The Solicitors Regulation Authority (SRA) has not done enough to justify the huge increases in compensation fund contributions for the coming year, the Law Society has argued.
The regulator has recognised the disproportionate impact on smaller law firms but not shown that it considered measures to mitigate this, said Chancery Lane’s response to the SRA’s consultation.
The SRA’s draft annual business plan and budget from 1 November 2024 proposes increasing the contribution for individual solicitors, which is usually paid by their firms, from £30 to £90 and for law firms that hold client money from £660 to £2,220.
It said the hike was the result of “exceptional levels of intervention costs and compensation claims over the previous financial year”.
The Law Society’s response expressed strong support for the fund – which compensates the victims of solicitors’ fraud or other default where there is no other recourse (such as insurance) – but said the increase has caused “significant concern for the profession, where many law firms, especially sole practitioners and small firms, are already struggling with challenging business conditions and increased costs”.
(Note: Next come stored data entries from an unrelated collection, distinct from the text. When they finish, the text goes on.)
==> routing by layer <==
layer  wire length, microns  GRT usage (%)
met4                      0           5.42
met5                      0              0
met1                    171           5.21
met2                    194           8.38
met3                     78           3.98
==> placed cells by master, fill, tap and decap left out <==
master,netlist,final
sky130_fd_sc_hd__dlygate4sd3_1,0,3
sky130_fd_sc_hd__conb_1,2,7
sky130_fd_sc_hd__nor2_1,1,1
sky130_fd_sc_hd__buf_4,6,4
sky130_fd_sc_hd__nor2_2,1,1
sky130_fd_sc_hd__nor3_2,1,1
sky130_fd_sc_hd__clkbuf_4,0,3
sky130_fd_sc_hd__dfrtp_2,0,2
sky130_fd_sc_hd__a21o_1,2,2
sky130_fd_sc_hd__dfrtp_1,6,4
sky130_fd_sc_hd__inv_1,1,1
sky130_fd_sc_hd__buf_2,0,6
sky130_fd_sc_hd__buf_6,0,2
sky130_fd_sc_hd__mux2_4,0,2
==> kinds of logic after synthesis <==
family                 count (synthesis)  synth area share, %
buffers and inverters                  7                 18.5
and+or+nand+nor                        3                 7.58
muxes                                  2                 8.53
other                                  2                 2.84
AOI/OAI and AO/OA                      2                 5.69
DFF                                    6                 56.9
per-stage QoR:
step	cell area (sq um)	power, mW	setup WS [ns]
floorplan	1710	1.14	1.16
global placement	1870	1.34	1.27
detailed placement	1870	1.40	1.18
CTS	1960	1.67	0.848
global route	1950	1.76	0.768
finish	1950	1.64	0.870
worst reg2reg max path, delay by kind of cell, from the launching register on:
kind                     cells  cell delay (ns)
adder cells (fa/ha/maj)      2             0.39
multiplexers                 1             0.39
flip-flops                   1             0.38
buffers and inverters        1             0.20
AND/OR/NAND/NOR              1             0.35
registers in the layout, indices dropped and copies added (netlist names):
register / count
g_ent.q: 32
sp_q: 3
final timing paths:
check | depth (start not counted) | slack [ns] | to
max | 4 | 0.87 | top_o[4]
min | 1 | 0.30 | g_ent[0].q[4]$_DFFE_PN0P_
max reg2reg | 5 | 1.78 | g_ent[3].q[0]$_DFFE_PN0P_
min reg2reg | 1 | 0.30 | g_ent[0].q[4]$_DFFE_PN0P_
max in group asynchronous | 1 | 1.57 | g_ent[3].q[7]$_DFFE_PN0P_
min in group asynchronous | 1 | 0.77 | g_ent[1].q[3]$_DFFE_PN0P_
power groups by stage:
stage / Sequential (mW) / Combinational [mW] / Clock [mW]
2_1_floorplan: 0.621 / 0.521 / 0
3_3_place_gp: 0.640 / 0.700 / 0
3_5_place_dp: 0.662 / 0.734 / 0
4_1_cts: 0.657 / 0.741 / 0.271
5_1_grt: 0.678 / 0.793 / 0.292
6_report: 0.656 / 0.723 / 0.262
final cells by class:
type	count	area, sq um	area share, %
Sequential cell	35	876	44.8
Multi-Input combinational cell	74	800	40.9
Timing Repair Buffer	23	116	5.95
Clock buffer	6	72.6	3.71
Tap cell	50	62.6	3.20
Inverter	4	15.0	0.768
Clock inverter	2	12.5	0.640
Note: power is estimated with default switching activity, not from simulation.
===== config.mk =====
export PLATFORM = sky130hd
export DESIGN_NAME = irq_status_ctrl
export DESIGN_NICKNAME = d
export VERILOG_FILES = /design/src/rtl/irq_pkg.sv /design/src/rtl/irq_bus_decode.sv /design/src/rtl/irq_pending_reg.sv /design/src/rtl/irq_enable_gate.sv /design/src/rtl/irq_status_ctrl.sv
export SDC_FILE = /design/constraint.sdc
export NUM_CORES = 1
export LEC_CHECK = 0
export ABC_AREA = 1
export CAP_MARGIN = 40
export CORE_ASPECT_RATIO = 0.5
export CORE_UTILIZATION = 42
export CTS_BUF_LIST = sky130_fd_sc_hd__clkbuf_4 sky130_fd_sc_hd__clkbuf_8 sky130_fd_sc_hd__clkbuf_16
export CTS_CLUSTER_SIZE = 24
export DETAILED_ROUTE_END_ITERATION = 6
export GPL_TIMING_DRIVEN = 0
export PLACE_DENSITY_LB_ADDON = 0.2
export SYNTH_ARGS = -nofsm -noshare
export SYNTH_HDL_FRONTEND = slang
export SYNTH_SLANG_ARGS = --single-unit
export TNS_END_PERCENT = 10

===== constraint.sdc =====
create_clock -name clk_i -period 1.7 [get_ports clk_i]
set_input_delay 0.255 -clock clk_i [delete_from_list [all_inputs] [get_ports clk_i]]
set_output_delay 0.255 -clock clk_i [all_outputs]
set_load 0.005 [all_outputs]

===== src/rtl/irq_pkg.sv =====
package irq_pkg;
  // fixed roles of source positions
  localparam int unsigned SRC_DMA   = 3;
  localparam int unsigned SRC_SERIAL = 7;
  localparam int unsigned SRC_SOUND = 9;

  typedef enum logic {
    ACC_HALF = 1'b0,
    ACC_WORD = 1'b1
  } acc_size_e;
endpackage


===== src/rtl/irq_bus_decode.sv =====
module irq_bus_decode import irq_pkg::*; #(
  parameter int unsigned ADDR_W   = 12,
  parameter int unsigned NUM_SRC  = 16,
  parameter int unsigned DATA_W   = 32,
  parameter logic [ADDR_W-1:0] STAT_OFS = 12'h070,
  parameter logic [ADDR_W-1:0] MASK_OFS = 12'h074
) (
  input  logic               req_i,
  input  logic               we_i,
  input  logic               size_i,
  input  logic [ADDR_W-1:0]  addr_i,
  input  logic [DATA_W-1:0]  wdata_i,
  input  logic [NUM_SRC-1:0] status_i,
  input  logic [NUM_SRC-1:0] mask_i,
  output logic               stat_we_o,
  output logic               mask_we_o,
  output logic [NUM_SRC-1:0] wr_data_o,
  output logic [DATA_W-1:0]  rdata_o
);
  localparam int unsigned WORD_W = ADDR_W - 2;

  acc_size_e  acc;
  logic       low_half;
  logic       hit_stat, hit_mask;
  logic [NUM_SRC-1:0] rsel;
  logic       unused_bits;

  assign acc      = acc_size_e'(size_i);
  // a half-word access to the upper half of a word reaches nothing
  assign low_half = (acc == ACC_WORD) || !addr_i[1];
  assign hit_stat = req_i && low_half && (addr_i[ADDR_W-1:2] == STAT_OFS[ADDR_W-1:2]);
  assign hit_mask = req_i && low_half && (addr_i[ADDR_W-1:2] == MASK_OFS[ADDR_W-1:2]);

  assign stat_we_o = hit_stat && we_i;
  assign mask_we_o = hit_mask && we_i;
  assign wr_data_o = wdata_i[NUM_SRC-1:0];

  always_comb begin
    rsel = '0;
    if (hit_stat && !we_i)      rsel = status_i;
    else if (hit_mask && !we_i) rsel = mask_i;
  end

  assign rdata_o     = {{(DATA_W-NUM_SRC){1'b0}}, rsel};
  assign unused_bits = ^{wdata_i[DATA_W-1:NUM_SRC], addr_i[0]};


  always_comb r7_onehot_chk: assert ($onehot0({hit_stat, hit_mask}));
endmodule


===== src/rtl/irq_pending_reg.sv =====
module irq_pending_reg #(
  parameter int unsigned NUM_SRC = 16
) (
  input  logic               clk_i,
  input  logic               rst_ni,
  input  logic [NUM_SRC-1:0] src_i,
  input  logic               ack_we_i,
  input  logic [NUM_SRC-1:0] ack_data_i,
  input  logic [NUM_SRC-1:0] mask_i,
  output logic [NUM_SRC-1:0] status_q_o,
  output logic [NUM_SRC-1:0] status_d_o
);
  logic [NUM_SRC-1:0] status_q, status_d;

  // per-bit next state; a new request overrides an acknowledge
  for (genvar b = 0; b < NUM_SRC; b++) begin : g_bit
    always_comb begin
      if (ack_we_i) status_d[b] = (status_q[b] & mask_i[b] & ack_data_i[b]) | src_i[b];
      else          status_d[b] = status_q[b] | src_i[b];
    end
  end

  always_ff @(posedge clk_i or negedge rst_ni) begin
    if (!rst_ni) status_q <= '0;
    else         status_q <= status_d;
  end

  assign status_q_o = status_q;
  assign status_d_o = status_d;


  src_sets_chk: assert property (@(posedge clk_i) disable iff (!rst_ni)
    (src_i != '0) |=> ((status_q & $past(src_i)) == $past(src_i)));

  ack_and_chk: assert property (@(posedge clk_i) disable iff (!rst_ni)
    (ack_we_i && src_i == '0) |=> (status_q == $past(status_q & mask_i & ack_data_i)));

  hold_chk: assert property (@(posedge clk_i) disable iff (!rst_ni)
    (!ack_we_i && src_i == '0) |=> $stable(status_q));
endmodule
The SRA has set out four principles to govern the levy. The overriding principle is to maintain the viability of the fund, while it pledges to ensure the profession’s contributions “are as manageable as possible”, that it will collect them “in a way that is manageable for those we regulate”, and that it will be transparent about the fund monies and their management.
The Law Society said the information provided in the consultation paper breached all but the first principle, urging the regulator to explain its thinking more clearly, including the alternatives that were considered.
As an example, the SRA recoups the costs of interventions from the fund and the society questioned whether it could spread this out.
“Our understanding is that the SRA’s reserves are in credit, and therefore there is likely to be no need to recover these funds right away.
“If, instead of using the compensation fund to refund the cost of interventions now, the SRA chose to defer collection, or recover the money incrementally over a period of years, then that could potentially reduce the need to call such significant amounts from compensation fund in the current year.”
The SRA announced in May that it had also arranged a £10m borrowing facility to ensure it has access to cash to deal with an unexpected large-scale intervention, and the Law Society asked why it did not use it proactively to reduce the levy this year.
The society wanted to know as well whether the SRA considered giving firms the option of deferring payments or paying by instalments.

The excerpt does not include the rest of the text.